None of this improves by changing servers. The ERP, on-premise or cloud, mirrors your processes. If the process is messy, the mirror reflects mess back with better uptime.
The lazy "as-is" assessment mistake
The typical migration starts with an assessment of current processes. The stated goal is to "replicate what we already have." This is where the project dies before it begins.
Replicating what you already have means coding decades of exceptions, shortcuts, and "this is how we've always done it" into an expensive new system. The result is a custom Frankenstein nobody can update later.
Lidl is the most cited public example. The retailer spent years on a new SAP-based inventory management system. The project was cancelled in 2018 after hundreds of millions invested. One reported reason: Lidl insisted on adapting the software to its model of valuing inventory at purchase cost, instead of adapting the process to the standard. The software bent until it broke.
Twenty years earlier, Hershey took the opposite path and failed through haste. It pushed ERP, CRM, and supply chain management into production at the same time, right before Halloween, with no time to stabilize the processes. It couldn't ship orders it already had in the warehouse. The migration was technically done; the operation stopped anyway.
What you have to do before touching the cloud
The right order is uncomfortable because it's slower up front. First you understand the processes. Then you decide which ones are worth keeping, which you cut, and which you align to the software's standard. Only then do you migrate.
- Map the real processes, not the ones in the manual. The real process is what people do at 5pm on a Friday with an angry customer on the phone.
- For every custom exception, ask why. Half the time the answer is a rule nobody needs anymore.
- Decide what you align to the standard. Expensive customization today is technical debt that locks you to a vendor tomorrow.
- Clean the data before you migrate. Dirty data in a new system is still dirty data, full stop.
- Name an owner for each process. Without an owner, nobody defends the change when the team pushes back.
Internal resistance is the real project
The technical part of a migration is the most predictable. APIs, integrations, cutover windows: all of that has manuals. What has no manual are the people who ran the old process for fifteen years and know it better than any consultant.

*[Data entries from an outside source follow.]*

<file path="config.mk">
export PLATFORM = sky130hd
export DESIGN_NAME = mem_port_arbiter_flat
export DESIGN_NICKNAME = d
export VERILOG_FILES = /design/src/rtl/mem_port_arbiter_if.sv /design/src/rtl/mem_port_arbiter.sv /design/src/flat_wrapper.sv
export SDC_FILE = /design/constraint.sdc
export NUM_CORES = 1
export LEC_CHECK = 0
export CORE_UTILIZATION = 40
export CTS_CLUSTER_SIZE = 25
export DETAILED_ROUTE_END_ITERATION = 10
export PLACE_DENSITY = 0.8
export SLEW_MARGIN = 20
export SYNTH_ARGS = -nofsm -noshare
export SYNTH_HDL_FRONTEND = slang
export SYNTH_SLANG_ARGS = --single-unit
</file>
<file path="constraint.sdc">
create_clock -name clk -period 2 [get_ports clk]
set_input_delay 0.4 -clock clk [delete_from_list [all_inputs] [get_ports clk]]
set_output_delay 0.4 -clock clk [all_outputs]
set_load 0.03 [all_outputs]
</file>
<file path="src/rtl/mem_port_arbiter_if.sv">
// rtl/mem_port_arbiter_if.sv - fetch/data request ports, memory port and stall for the arbiter
interface mem_port_arbiter_if;
   logic        if_req;
   logic [31:0] if_addr;
   logic [31:0] if_rdata;
   logic        if_ack;
   logic        d_req;
   logic        d_we;
   logic [31:0] d_addr;
   logic [31:0] d_wdata;
   logic [31:0] d_rdata;
   logic        d_ack;
   logic        mem_en;
   logic        mem_we;
   logic [9:0]  mem_addr;
   logic [31:0] mem_wdata;
   logic [31:0] mem_rdata;
   logic        stall;

   modport slave (
      input  if_req, if_addr, d_req, d_we, d_addr, d_wdata, mem_rdata,
      output if_rdata, if_ack, d_rdata, d_ack, mem_en, mem_we, mem_addr, mem_wdata, stall
   );

   modport master (
      output if_req, if_addr, d_req, d_we, d_addr, d_wdata, mem_rdata,
      input  if_rdata, if_ack, d_rdata, d_ack, mem_en, mem_we, mem_addr, mem_wdata, stall
   );
endinterface

</file>
<file path="src/rtl/mem_port_arbiter.sv">
// rtl/mem_port_arbiter.sv - shares one single-port memory between fetch and data requesters
module mem_port_arbiter #(
   parameter int MEM_LAT    = 2,
   parameter int STARVE_MAX = 4
) (
   input logic              clk,
   input logic              reset,
   mem_port_arbiter_if.slave bus
);
   localparam int SW = (STARVE_MAX < 1) ? 1 : $clog2(STARVE_MAX + 1);
   localparam logic [SW-1:0] STARVE_LIM = SW'(STARVE_MAX);
   localparam logic [2:0]    LAST_CYC   = 3'(MEM_LAT - 1);

   typedef enum logic [1:0] {IDLE, ACCESS, DONE} state_t;

   state_t        state, state_nx;
   logic [2:0]    cyc;
   logic [SW-1:0] starve;
   logic          owner_fetch;
   logic          we_r;
   logic [9:0]    addr_r;
   logic [31:0]   wdata_r;
   logic [31:0]   if_rdata_r;
   logic [31:0]   d_rdata_r;
   logic          grant_fetch;
   logic          accept;
   logic          last_cyc;

   logic unused_addr_bits;
   assign unused_addr_bits = ^{bus.if_addr[31:12], bus.if_addr[1:0],
                               bus.d_addr[31:12], bus.d_addr[1:0]};

   always_comb begin
      state_nx    = state;
      accept      = 1'b0;
      last_cyc    = (cyc == LAST_CYC);
      // data has priority unless the fetch side has been passed over STARVE_MAX times
      grant_fetch = bus.if_req && (!bus.d_req || starve == STARVE_LIM);
      case (state)
         IDLE: begin
            if (bus.if_req || bus.d_req) begin
               accept   = 1'b1;
               state_nx = ACCESS;
            end
         end
         ACCESS:  if (last_cyc) state_nx = DONE;
         DONE:    state_nx = IDLE;
         default: state_nx = IDLE;
      endcase
   end

   always_ff @(posedge clk) begin
      if (reset) begin
         state       <= IDLE;
         cyc         <= 3'd0;
         starve      <= '0;
         owner_fetch <= 1'b0;
         we_r        <= 1'b0;
         addr_r      <= 10'd0;
         wdata_r     <= 32'd0;
         if_rdata_r  <= 32'd0;
         d_rdata_r   <= 32'd0;
      end else begin
         state <= state_nx;
         if (accept) begin
            cyc         <= 3'd0;
            owner_fetch <= grant_fetch;
            addr_r      <= grant_fetch ? bus.if_addr[11:2] : bus.d_addr[11:2];
            we_r        <= !grant_fetch && bus.d_we;
            if (!grant_fetch) wdata_r <= bus.d_wdata;
            if (grant_fetch)
               starve <= '0;
            else if (bus.if_req && starve != STARVE_LIM)
               starve <= starve + 1'b1;
         end
         if (state == ACCESS) begin
            cyc <= cyc + 3'd1;
            if (last_cyc && !we_r) begin
               if (owner_fetch) if_rdata_r <= bus.mem_rdata;
               else             d_rdata_r  <= bus.mem_rdata;
            end
         end
      end
   end

   assign bus.mem_en    = (state == ACCESS);
   assign bus.mem_we    = (state == ACCESS) && we_r;
   assign bus.mem_addr  = addr_r;
   assign bus.mem_wdata = wdata_r;
   assign bus.if_ack    = (state == DONE) && owner_fetch;
   assign bus.d_ack     = (state == DONE) && !owner_fetch;
   assign bus.if_rdata  = if_rdata_r;
   assign bus.d_rdata   = d_rdata_r;
   assign bus.stall     = (bus.if_req && !bus.if_ack) || (bus.d_req && !bus.d_ack);
endmodule
</file>
<file path="src/flat_wrapper.sv">
// flat-port wrapper written by rule: the top's interface ports become plain ports
module mem_port_arbiter_flat 
#(
   parameter int MEM_LAT    = 2,
   parameter int STARVE_MAX = 4
)
  (clk, reset, bus_if_req, bus_if_addr, bus_d_req, bus_d_we, bus_d_addr, bus_d_wdata, bus_mem_rdata, bus_if_rdata, bus_if_ack, bus_d_rdata, bus_d_ack, bus_mem_en, bus_mem_we, bus_mem_addr, bus_mem_wdata, bus_stall);
  mem_port_arbiter_if bus_i ();
  input logic clk;
  input logic reset;
  input wire logic [$bits(bus_i.if_req)-1:0] bus_if_req;
  input wire logic [$bits(bus_i.if_addr)-1:0] bus_if_addr;
  input wire logic [$bits(bus_i.d_req)-1:0] bus_d_req;
  input wire logic [$bits(bus_i.d_we)-1:0] bus_d_we;
  input wire logic [$bits(bus_i.d_addr)-1:0] bus_d_addr;
  input wire logic [$bits(bus_i.d_wdata)-1:0] bus_d_wdata;
  input wire logic [$bits(bus_i.mem_rdata)-1:0] bus_mem_rdata;
  output wire logic [$bits(bus_i.if_rdata)-1:0] bus_if_rdata;
  output wire logic [$bits(bus_i.if_ack)-1:0] bus_if_ack;
  output wire logic [$bits(bus_i.d_rdata)-1:0] bus_d_rdata;
  output wire logic [$bits(bus_i.d_ack)-1:0] bus_d_ack;
  output wire logic [$bits(bus_i.mem_en)-1:0] bus_mem_en;
  output wire logic [$bits(bus_i.mem_we)-1:0] bus_mem_we;
  output wire logic [$bits(bus_i.mem_addr)-1:0] bus_mem_addr;
  output wire logic [$bits(bus_i.mem_wdata)-1:0] bus_mem_wdata;
  output wire logic [$bits(bus_i.stall)-1:0] bus_stall;
  assign bus_i.if_req = bus_if_req;
  assign bus_i.if_addr = bus_if_addr;
  assign bus_i.d_req = bus_d_req;
  assign bus_i.d_we = bus_d_we;
  assign bus_i.d_addr = bus_d_addr;
  assign bus_i.d_wdata = bus_d_wdata;
  assign bus_i.mem_rdata = bus_mem_rdata;
  assign bus_if_rdata = bus_i.if_rdata;
  assign bus_if_ack = bus_i.if_ack;
  assign bus_d_rdata = bus_i.d_rdata;
  assign bus_d_ack = bus_i.d_ack;
  assign bus_mem_en = bus_i.mem_en;
  assign bus_mem_we = bus_i.mem_we;
  assign bus_mem_addr = bus_i.mem_addr;
  assign bus_mem_wdata = bus_i.mem_wdata;
  assign bus_stall = bus_i.stall;
  mem_port_arbiter #(.MEM_LAT(MEM_LAT), .STARVE_MAX(STARVE_MAX)) u_core (.clk(clk), .reset(reset), .bus(bus_i));
endmodule
</file>
# Word-level counts from Yosys, hierarchy flattened
# Index checks and enable logic that the tools add are counted.
# Widths: inputs -> output; s select.
# word_totals
reg_bits	116
elab_cells	56
out_inout_bits	111
in_bits	133
# classes
n_eq_ne	7
mux	10
n_addsub	2
bitwise	2
n_reduce_logical	26
# op_table
operator	n
$mux 3	4
$mux 10	1
$logic_and 1x1->1	9
$add 3x1->3 const B	2
$logic_not 1->1	6
$reduce_and 2->1	3
$reduce_and 3->1	2
$mux 2	2
$ne 2x1->1 const B	2
$pmux 2 s2	1
$reduce_bool 2->1	2
$eq 3x1->1 const B	1
$eq 3x3->1 const B	1
$logic_or 1x1->1	3
$ne 3x3->1 const B	1
$eq 2x1->1 const B	1
$eq 2x2->1 const B	1
$logic_not 2->1	1
$mux 1	2
$not 1->1	2

# Longest topological paths before layout
# Gate-level depths: netlist of the first run.
# depth
depth_word	5
depth_mapped	7

# Worst setup path before layout of the first run
# Ideal clock, no wire load.
# synth_path
path_kind	reg2out
from	register u_core.state[1]
to	output port bus_stall
setup_slack_ns	-0.238
path_buffers	1
path_stages_with_launch	4
t_arrival_ns	1.838
cell_sequence	dfxtp_1 buf_2 nor3b_1 o22ai_1
# synth_between
elab_chain_len	5
word_cells_on_any_way	8
# synth_rtl
element	line	rtl
start, declared	mem_port_arbiter.sv:16	state_t state, state_nx;
start signal, assigned	mem_port_arbiter.sv:64	state <= state_nx;
$eq 2x2->1	mem_port_arbiter.sv:91	assign bus.d_ack = (state == DONE) && !owner_fetch;
$logic_and 1x1->1	mem_port_arbiter.sv:91	
via bus_d_ack	flat_wrapper.sv:21	output wire logic [$bits(bus_i.d_ack)-1:0] bus_d_ack;
$logic_not 1->1	mem_port_arbiter.sv:94	assign bus.stall = (bus.if_req && !bus.if_ack) || (bus.d_req && !bus.d_ack);
$logic_and 1x1->1	mem_port_arbiter.sv:94	
$logic_or 1x1->1	mem_port_arbiter.sv:94	
end, declared	flat_wrapper.sv:26	output wire logic [$bits(bus_i.stall)-1:0] bus_stall;
# The timed path passes the listed nets, and every way through them passes these cells.

# Worst setup path in the final report of the first run
# layout_path
from	input port bus_if_req
to	output port bus_stall
# layout_between
elab_chain_len	2
# layout_rtl
element	line	rtl
start, declared	flat_wrapper.sv:11	input wire logic [$bits(bus_i.if_req)-1:0] bus_if_req;
$logic_and 1x1->1	mem_port_arbiter.sv:94	
$logic_or 1x1->1	mem_port_arbiter.sv:94	
# No other way between the ends.

==> results of run 1 <==
-- metal layers --
layer	part of all wire [%]	GRT usage, %
met1	42	25.1
met2	49	38.1
met3	7.3	7.23
met4	1.9	10.6
met5	0	0
-- power breakdown --
part	total [mW]	internal (mW)	switching, mW	leakage [nW]
Sequential	2.47	2.41	0.0546	0.943
Clock	2.88	1.91	0.975	0.277
Combinational	0.975	0.484	0.490	1.73
Total	6.33	4.81	1.52	2.95
-- worst register-to-register path: stages, from the launching register on --
cell and delay [ns]:
dfxtp_1 0.35, inv_1 0.05, ha_1 0.20, and4bb_2 0.25, nand2_2 0.05, buf_4 0.42, mux2i_1 0.28
-- sequential cells by signal, summed over array words and instances (netlist names) --
name	count
u_core.bus.if_rdata	32
u_core.bus.d_rdata	32
u_core.bus.mem_wdata	32
u_core.owner_fetch	1
u_core.we_r	1
u_core.bus.mem_addr	10
u_core.cyc	3
u_core.starve	3
u_core.state	2
-- kinds of logic (layout without fill, tap and decap cells) --
logic type,after synthesis,after routing,share of synthesized area (%)
simple gates,173,173,21.2
flops,116,116,47.3
compound gates,111,111,12.4
mux,64,64,13.1
buf+inv,51,255,4.72
fa+ha+maj,4,4,1.02
xor+xnor,1,1,0.179
-- synthesized netlist by cell type, types with 2 or more instances --
| cell type | instances |
|---|---|
| nand2b_1 | 98 |
| nand4_1 | 2 |
| nor2_1 | 3 |
| buf_2 | 8 |
| nand2_1 | 4 |
| o21ai_1 | 5 |
| buf_4 | 6 |
| and2_1 | 2 |
| nor2b_1 | 2 |
| inv_1 | 6 |
| nand3_1 | 44 |
| ha_1 | 4 |
| dfxtp_1 | 116 |
| o21ai_0 | 41 |
| a311oi_1 | 10 |
| nor3b_1 | 2 |
| nor3_1 | 4 |
| or3_1 | 2 |
| mux2i_1 | 64 |
| a21oi_1 | 50 |
| clkbuf_1 | 30 |
-- timing repair --
action                                  4_1_cts  5_1_grt
buffers inserted                              0        0
resized for setup                             2        0
endpoints found under the setup margin        2        0
-- cell type report --
class / count / area [um2] / share of cell area [%]
Clock inverter: 5 / 75.1 / 0.979
Inverter: 6 / 22.5 / 0.294
Tap cell: 147 / 184 / 2.40
Timing Repair Buffer: 219 / 2220 / 28.9
Multi-Input combinational cell: 353 / 2360 / 30.8
Sequential cell: 116 / 2320 / 30.3
Clock buffer: 25 / 485 / 6.33
-- metrics by stage --
| step | setup WS, ns | utilization [%] | power [mW] | area [um2] | hold slack [ns] |
|---|---|---|---|---|---|
| 6_report | 0.132 | 64.1 | 6.33 | 7670 | 0.470 |
| 5_1_grt | 0.0473 | 64.1 | 6.59 | 7670 | 0.492 |
| 4_1_cts | 0.120 | 64.1 | 6.40 | 7670 | 0.472 |
| 3_5_place_dp | 0.0439 | 59.4 | 3.48 | 7110 | 0.465 |
| 3_3_place_gp | 0.0957 | 59.4 | 3.46 | 7110 | 0.459 |
| 2_1_floorplan | 0.136 | - | 3.01 | 4910 | 0.449 |
-- worst paths after layout --
kind | startpoint | end | slack, ns | cells after the start
setup / recovery | bus_if_req | bus_stall | 0.13 | 5
hold / removal | u_core.bus.d_rdata[23] | u_core.bus.d_rdata[23] | 0.47 | 2
setup reg to reg | u_core.cyc[1] | u_core.bus.if_rdata[15] | 0.32 | 6
hold reg to reg | u_core.bus.d_rdata[23] | u_core.bus.d_rdata[23] | 0.47 | 2
==> flow_summary.toml, run 1 <==
[timing]
finalSetupViolations = 0
rsz0062_at_grt = "false"
tightestPinTransition_ns = 0.508
post-route-period-util_pct = 93.4
period_minus_slack_ns = 1.87
final_hold_viol_count = 0
slew_headroom_pct = 66.2
drv_slew = 0
finClkSkew_ns = 0.00844
fmax_mhz = 535
finalSetupTns_ns = 0

[worst_setup_path]
path_common_cell = "buf_4"
path_cells = "clkdlybuf4s50_1, buf_4, inv_1, o22ai_1, buf_4"
path_class = "input port to output port"
cp-end-kind = "output port"
cp_data_arrival_time_ns = 1.47
cp_slowest_cell = "clkdlybuf4s50_1"
slowest_delay_ns = 0.53
crit_path_start_kind = "input port"
path_delay_family = "buffers and inverters"
required_ns = 1.60
crit_fanout = 4
critPathBufInv = 4

[grt]
antenna_found_initial = 0
grt_pass1_wl_mm = 22.5
grt-ovfl-total = 0
grt.total_usage_pct = 22.3
grt_pass1_vias = 4731
grt_max_degree = 80

[yosys]
yosys.area.top_type = "dfxtp_1"
netlist_area_um2 = 4910
synth_top_area_share_pct = 47.3
ys.warnings.count = 0
synth_edf_count = 0
async_flop_share_pct = 0
synth_cell_types = 38
synth_area_per_cell_um2 = 9.43
synth-seq-cells = 116
synth_ff_type = "dfxtp_1"
synth.area.top_cells = "dfxtp_1 47%, mux2i_1 13%, nand2b_1 12%, a21oi_1 5.1%, nand3_1 4.5%"
synth_nets = 657
yosysSeqAreaShare_pct = 47.3
syn_inst = 520

[die]
row_count = 40
die_area_um2 = 12700
core-area_um2 = 12000
die_x_um = 113
die_y_um = 113
start_util_pct = 41.0
boundaryPins = 244

[routing]
via_count = 4423
postRouteAntennaNets = 0
drt-pass1-iter-count = 6
avgRoutedWirePerCell_um = 15.4
drt_first_iter_violations = 261
routed_wl_mm = 13.4
via_per_inst = 5.08
drcViolationCount = 0

[clocking]
htreeDepth = 4
cts_buffers = 17
clk_pin_slew_worst_paths_ns = 0.05
tritoncts = "built"
clock_path_buffers = 2
clock_latency_ns = 0.40
ctsHoldBuffers = 0
cts_sinks = 116
cts_root_buffer = "clkbuf_16"

[placement]
placement.io_buffers = 199
place_hpwl_mm = 9.33
place.gp.congestion = 0.756
placedCellCount = 841

[cells_and_area]
final_cell_mix = "193 x clkdlybuf4s50_1, 116 x dfxtp_1, 98 x nand2b_1"
drive_gt1_share_pct = 8.01
n_antenna_cell = 0
area_delta_synth_final_pct = 56.3
final_common_cell = "clkdlybuf4s50_1"
layout.cells.non_filler = 871
fill_cells = 986
layout.nets = 850

[power]
power.density_nw_per_um2 = 825
peakVddDrop_mv = 0.554
p_leak_nw = 2.95

[worst_hold_path]
hold_class = "flip-flop to flip-flop"

[flow_run]
maxCapViolations = 0

[outcome]
status = "finished clean"
No activity file was read; power rests on OpenSTA's default activity.
==> run 2: changes to the inputs <==
--- a/config.mk
+++ b/config.mk
@@ -5,6 +5,7 @@
 export SDC_FILE = /design/constraint.sdc
 export NUM_CORES = 1
 export LEC_CHECK = 0
+export CORE_MARGIN = 2
 export CORE_UTILIZATION = 40
 export CTS_CLUSTER_SIZE = 25
 export DETAILED_ROUTE_END_ITERATION = 10
==> flow_summary.toml, run 2 (synthesized netlist as in run 1, its figures left out) <==
[clocking]
cts_setup_buffers = 0
clock_latency_ns = 0.41
cts_buffers = 17
clk_pin_slew_worst_paths_ns = 0.05
ctsHoldBuffers = 0
cts_sinks = 116
cts_root_buffer = "clkbuf_16"
clock_path_buffers = 2
htreeDepth = 4
tritoncts = "built"

[worst_setup_path]
cp_slowest_cell = "dfxtp_2"
cp.depth = 4
worst_r2r_path_depth = 5
cp_data_arrival_time_ns = 1.51
r2r_setup_slack_ns = 0.30
path_cells = "buf_4, nor2b_2, and2_1, buf_4"
required_ns = 1.60
cp-end-kind = "output port"
r2r_start = "u_core.state[1]"
path_common_cell = "buf_4"
path_class = "flip-flop to output port"
crit_fanout = 7
slowest_delay_ns = 0.40
timing.rr.end = "u_core.bus.d_rdata[17]"
crit_path_start_kind = "flip-flop"
path_delay_family = "flip-flops"
critPathBufInv = 2

[cells_and_area]
drive_gt1_share_pct = 9.23
area_delta_synth_final_pct = 57.3
seq_area_um2 = 2320
n_antenna_cell = 0
fill_cells = 970
multi_input_area_um2 = 2360
layout.nets = 850
fin_area_um2 = 7710
layout.cells.non_filler = 873
final_cell_mix = "193 x clkdlybuf4s50_1, 115 x dfxtp_1, 98 x nand2b_1"
final_common_cell = "clkdlybuf4s50_1"

[placement]
placed_area_um2 = 7090
placement.io_buffers = 199
place.gp.congestion = 0.771
dp_slack_ns = 0.0603
placedCellCount = 841
place_hpwl_mm = 9.79

[grt]
grt_max_degree = 86
antenna_found_initial = 0
grt-ovfl-total = 0
grt_pass1_wl_mm = 21.9
grt.total_usage_pct = 21.1
grt_pass1_vias = 4545

[power]
power.density_nw_per_um2 = 855
p_leak_nw = 2.97
pwr-share-comb_pct = 14.6
switching_share_pct = 23.6
seqPwrFrac_pct = 37.5
netSwitchingPower_mw = 1.56
pwr-share-clk_pct = 47.9
peakVddDrop_mv = 0.707
intPower_mw = 5.04

[timing]
finalSetupViolations = 0
tightestPinTransition_ns = 0.391
finalSetupTns_ns = 0
whs_ns = 0.473
setup_ws_ns = 0.0915
drv_slew = 0
rsz0062_at_grt = "false"
post-route-period-util_pct = 95.4
period_minus_slack_ns = 1.91
slew_headroom_pct = 73.8
fmax_mhz = 524
finClkSkew_ns = 0.00766
final_hold_viol_count = 0

[outcome]
status = "finished clean"

[worst_hold_path]
holdPathStages = 2
worstHoldEndpoint = "u_core.bus.d_rdata[25]"
hold_path_startpoint = "u_core.bus.d_rdata[25]"
hold_class = "flip-flop to flip-flop"

[flow_run]
maxCapViolations = 0

[routing]
via_per_inst = 5.22
drt-pass1-iter-count = 5
routed_wl_mm = 14.0
via_count = 4559
postRouteAntennaNets = 0
drt_first_iter_violations = 214
avgRoutedWirePerCell_um = 16.0
drcViolationCount = 0

[die]
die_y_um = 115
row_count = 40
die_area_um2 = 13200
core-area_um2 = 12000
start_util_pct = 40.8
die_x_um = 115
boundaryPins = 244
## run 2: per-stage QoR
| step | util, % | power (mW) |
|---|---|---|
| 2_1_floorplan | - | 3.01 |
| 3_3_place_gp | 59.0 | 3.45 |
| 3_5_place_dp | 59.0 | 3.48 |
| 4_1_cts | 64.2 | 6.65 |
| 5_1_grt | 64.2 | 6.83 |
| 6_report | 64.2 | 6.60 |
## run 2: layer usage
metal | share of wire (%) | track usage [%]
met2 | 51 | 36.6
met1 | 40 | 24.3
met5 | 0 | 0
met3 | 6.5 | 6.59
met4 | 2.2 | 8.43
## run 2: worst max-delay path by stage
stage | start | to | slack [ns]
global route | u_core.state[1] | bus_if_ack | 0.01
detailed placement | bus_d_req | u_core.bus.mem_wdata[23] | 0.06
CTS | u_core.state[0] | bus_mem_we | 0.02
global placement | bus_d_req | u_core.bus.mem_wdata[28] | 0.10
finish | u_core.state[0] | bus_mem_we | 0.09
floorplan | u_core.state[0] | bus_mem_we | 0.14
## run 2: power by group through the flow
stage               clock, mW  combinational, mW  sequential (mW)
floorplan                   0              0.339             2.68
global placement            0              0.939             2.51
detailed placement          0              0.962             2.52
CTS                      3.22              0.968             2.47
global route             3.32               1.03             2.48
finish                   3.16              0.964             2.47
## run 2: tightest hold or removal path: stages, from the launching register on
cell	delay [ns]
dfxtp_1	0.30
nand2b_1	0.06
mux2i_1	0.06
## run 2: layout make-up
class                      instances  area share, %
timing repair buffer             219           28.4
tap                              147           2.38
multi-input combinational        353           30.7
clock buffer                      24           6.63
inverter                           6          0.292
clock inverter                     8           1.56
sequential                       116           30.1
## run 2: what timing repair did
| item | CTS | global route |
|---|---|---|
| resized for setup | 3 | 3 |
| endpoints found under the setup margin | 3 | 2 |
| endpoints found under the hold margin | 0 | 0 |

Classic change management studies are consistent on this point. Most transformation programs don't fail because of technology. They fail on execution, alignment, and getting people on board. HBR captures this well in the work by Sirkin, Keenan, and Jackson on the hard factors of change.
Picture the typical scenario: the warehouse lead gets a new system that forces them to log every movement as it happens, instead of at the end of the shift. To them, the new system is more work, not less. If you don't show them why and don't adjust the process to the reality of the floor, they go back to the side spreadsheet. And your cloud ERP becomes an expensive, dead archive.
So is the cloud worth it?
It is. But for the right reasons. Move to the cloud to stop managing infrastructure, to get elasticity, and to integrate more easily with the rest of your digital stack. Don't migrate expecting a change of server to reorganize your operation.
The sequence that works is easy to say and hard to do. Sort out the process. Clean the data. Align the people. Then turn on the cloud. Whoever inverts this order pays twice: once for the migration and once to undo it.
Good software doesn't fix a bad operation. It only makes it break faster. The right question was never "cloud or on-premise." It was "do our processes deserve to be automated as they are?" In most cases, the honest answer is no, and that's where the project really begins.